Speaking about his Fellowship, Jack said, “My travels overseas gave me innovative ideas for how we can improve the policy making process by doing things differently. Government and civil society do not need to be enemies, they can work successfully in creating better policy for all citizens. Being a Churchill Fellow was a life-changing experience because of it gave me the experience of travelling to the USA and Canada to begin with but then also the opportunity to meet some exceptional organisations which had ideas about how UK organisations could do things differently. I’d urge anyone who wants to make a difference in their chosen field to apply for a Churchill Fellowship.”
The Fellowships were set up in memory of Sir Winston Churchill on his death in 1965, and over 5,400 Fellowships have been awarded since then. Anyone can apply, regardless of age, qualifications or background. Churchill Fellows are funded to travel for 4-8 weeks overseas, researching new ideas that can make a difference to their communities or professions in the UK. Applications are now open until 18 September 2018, for travel in 2019, at www.wcmt.org.uk.
This year’s Churchill Medallions were presented by distinguished photojournalist Nick Danziger, whose career began with a Churchill Fellowship that took him across Central Asia in 1982. This year Danziger presented medallions to 130 Churchill Fellows at the biennial Churchill Fellows Award Ceremony. It was held at Church House, Westminster, which was Winston Churchill’s temporary office during World War Two.

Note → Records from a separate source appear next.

What follows belongs to an exercise in optimizing a design on an open flow for small area, a short achievable clock period and few clock cycles per item; a production flow would make more cautious choices.
Function was checked by simulation only, so behaviour that the tests miss may differ from the original.
No activity file was given, so power comes from the tool's default toggle rates.

[flow/config.mk]
export PLATFORM = sky130hd
export DESIGN_NAME = main
export DESIGN_NICKNAME = main
export VERILOG_FILES = /design/flow/design.v
export SDC_FILE = /design/flow/constraint.sdc
export NUM_CORES = 4
export LEC_CHECK = 0
export CAP_MARGIN = 20
export CORE_MARGIN = 2
export CORE_UTILIZATION = 40
export SLEW_MARGIN = 20
[flow/constraint.sdc]
create_clock -name core_clock -period 6.0 [get_ports {clock}]
set_input_delay 1.2000 -clock core_clock [delete_from_list [all_inputs] [get_ports {clock}]]
set_output_delay 1.2000 -clock core_clock [all_outputs]
set_load 0.01 [all_outputs]
[flow/design.v]
module main(output [95:0] out,output reg [95:0]fec,output reg [15:0]crc,output reg status,input data,clock,start);
    wire [95:0]w_fec;wire fec_status;
    wire [15:0]w_crc;wire crc_status;
    reg b;           
    reg [6:0]c;      
    CRC A(w_crc,crc_status,data,clock,start);
    always @(posedge clock,posedge start) begin
        if(start==1) begin
            c<=0;
            status<=0;
            b<=0;
        end
        else begin
            if(c<32) begin
                b<=data;
                c<=c+1'b1;
            end
            else if(c<48) begin
                b<=crc[15-c+32];
                c<=c+1'b1;
            end
            if(fec_status==1) begin
                status<=1;
            end
        end
    end
    always @(w_crc,w_fec) begin 
         crc=w_crc;
         fec=w_fec;
    end
    FEC B(w_fec,fec_status,b,clock,start);
    interleaver C(fec[23:0],fec[47:24],fec[71:48],fec[95:72],out);
endmodule
module interleaver(
input [23:0] byte0,
input [23:0] byte1,
input [23:0] byte2,
input [23:0] byte3, 
output [95:0]OP
);
wire [23:0] out0,out1,out2,out3;
assign out0 ={byte3[5:0],byte2[5:0],byte1[5:0],byte0[5:0]};
assign out1 ={byte3[11:6],byte2[11:6],byte1[11:6],byte0[11:6]};
assign out2 ={byte3[17:12],byte2[17:12],byte1[17:12],byte0[17:12]};
assign out3 ={byte3[23:18],byte2[23:18],byte1[23:18],byte0[23:18]};
  assign OP[95:0] ={out0[23:0],out1[23:0],out2[23:0],out3[23:0]};
endmodule
module FEC(output reg [95:0]fec,output reg status,input data,clck,start);
    reg [5:0]c;          
    reg [3:0] b;         
    reg f;               
    reg p;               
    always@(posedge clck,posedge start) begin
        if(start==1) begin
            c<=48;
            b<=4'b0000;
            status<=0;
            fec<=0;
            f<=0;
            p<=0;
        end
        else if(c>0) begin
            if(f==1) begin
                fec[2*c-1]<=b[3]+b[1]+b[0];
                fec[2*c-2]<=b[3]+b[2]+b[1]+b[0];
                c<=c-1'b1;  
            end
          	if(p==1) begin       
            	b[3:0]<={data,b[3:1]};
            	f<=1;
          	end
            p<=1;
           if(c==2) status<=1;              
        end
    end
endmodule 
module CRC(output reg [15:0] R,output reg Status,input msb,clck,start);
    reg [5:0]c;
    always@(posedge clck,posedge start) begin
        if(start==1) begin
            R<=16'hFFFF;
            c<=0;
            Status<=0;
        end
        else if(c<32) begin
            R[0]<=R[15]+msb;
            R[1]<=R[0];
            R[2]<=R[1]+R[15]+msb;
            R[14:3]<=R[13:2];
            R[15]<=R[14]+R[15]+msb;
            c<=c+1'b1;
        end
        else Status<=1;
    end
endmodule 
[flow/run.sh]
#!/bin/bash
# synth_recipe.tcl (not shown) runs the flow's synth.tcl, then flattens the netlist and writes it again
# the make line also repeats each setting of config.mk as NAME=value (left out here)
make -C /OpenROAD-flow-scripts/flow DESIGN_CONFIG=/design/flow/config.mk WORK_HOME=/design/flow/orfs CLKGATE_MAP_FILE= SYNTH_SCRIPT=/design/flow/synth_recipe.tcl finish
==> results of run 1 <==
==> registers in the layout, summed over array words and instances (netlist names) <==
| register | count |
|---|---|
| A.R | 16 |
| B.p | 1 |
| c | 7 |
| B.f | 1 |
| B.fec | 96 |
| B.status | 1 |
| A.c | 6 |
| B.c | 6 |
| status | 1 |
| b | 1 |
| B.b | 4 |
==> worst register-to-register path, delay by kind of cell, from the launching register on <==
| kind | cells | cell delay (ns) |
|---|---|---|
| buf+inv | 1 | 0.19 |
| flops | 1 | 0.60 |
| mux | 1 | 0.36 |
| compound gates | 2 | 0.81 |
| simple gates | 7 | 2.47 |
| fa+ha+maj | 2 | 0.72 |
==> cell usage after synthesis (3+ instances only) <==
cell        n  area (um2)
and3_1      3       18.77
mux2_1     10       112.6
nor3_1     14       70.07
xnor2_1    18       157.7
nand2_1    39       146.4
xnor2_2     3       48.80
o21ai_0    33       165.2
or2_2       3       18.77
inv_1       9       33.78
buf_4     100       750.7
nor2b_1    10       62.56
buf_6       9       101.4
nor4_1      4       25.02
xor2_1      6       52.55
ha_1       17       212.7
nand3_2     3       30.03
nand2b_1    5       31.28
a21oi_1    27       135.1
buf_2       5       25.02
a31o_2      3       26.28
nor2_1     19       71.32
mux2_2     73       822.0
dfrtp_1   122        3053
nor4b_1     3       26.28
mux4_2      5       112.6
mux2_4      5       75.07
nor2_2      7       43.79
dfstp_2    18       473.0
nand4_1    11       68.82
o31ai_1    26       195.2
nand3_1    27       135.1
a21oi_2    10       87.58
or3_1       5       31.28
clkbuf_1   14       52.55
==> report_power, final <==
part	switching (mW)	internal, mW	leakage, nW
registers	0.0600	1.04	1.88
logic	0.0972	0.163	1.95
clock network	0.459	0.613	0.301
total	0.616	1.82	4.13
==> path summary, 6_finish.rpt <==
path | endpoint | cells after the start
max reg2reg | B.fec[56]$_DFFE_PP0P_ | 13
max | B.fec[56]$_DFFE_PP0P_ | 13
max in group asynchronous | B.c[3]$_DFFE_PP0P_ | 3
min | status$_DFFE_PP0P_ | 1
min reg2reg | status$_DFFE_PP0P_ | 1
min in group asynchronous | B.fec[6]$_DFFE_PP0P_ | 2
==> layout make-up <==
| class | count | share of cell area |
|---|---|---|
| inverters | 11 | 0.004547 |
| clock buffers | 18 | 0.04424 |
| clock inverters | 14 | 0.01487 |
| flip-flops and latches | 140 | 0.3463 |
| multi-input cells | 432 | 0.3456 |
| well taps | 265 | 0.03257 |
| repair buffers | 217 | 0.2119 |
==> layer usage <==
layer	wire (um)	part of all wire	track usage
met5	0	0	0
met4	373	0.018	0.06176
met3	806	0.040	0.03542
met2	9829	0.49	0.3145
met1	9238	0.46	0.2589
==> kinds of logic (layout without fill, tap and decap cells) <==
logic type	Yosys count	in the layout	share of synthesized area
and+or+nand+nor	170	170	0.1190
AOI/OAI and AO/OA	124	124	0.1154
muxes	93	93	0.1403
adders and majority gates	17	17	0.02658
DFF	140	140	0.4407
xor gates and xnor gates	28	28	0.03581
buffers and inverters	141	260	0.1223
==> metrics by stage <==
stage            util  cell area, um2
2_1_floorplan       -            8001
3_3_place_gp   0.4906            9579
3_5_place_dp   0.4906            9579
4_1_cts        0.5214           10180
5_1_grt        0.5214           10180
6_report       0.5214           10180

The Churchill Medallion itself is a unique piece designed by world-famous glass artist Professor Brian Clarke, himself a Churchill Fellow of 1974. He is particularly noted for his architectural and stained glass. It features a digital image of Winston Churchill in striking blue cloisonné enamel on a solid silver disc, with the Fellows’ name engraved on the reverse. Clarke explains: “The digitised image of Sir Winston is drawn from the iconic portrait by celebrated photographer Yousuf Karsh, taken in 1941. It is intended to glow with the reflected light of the silver, through the transparent vitreous enamel.”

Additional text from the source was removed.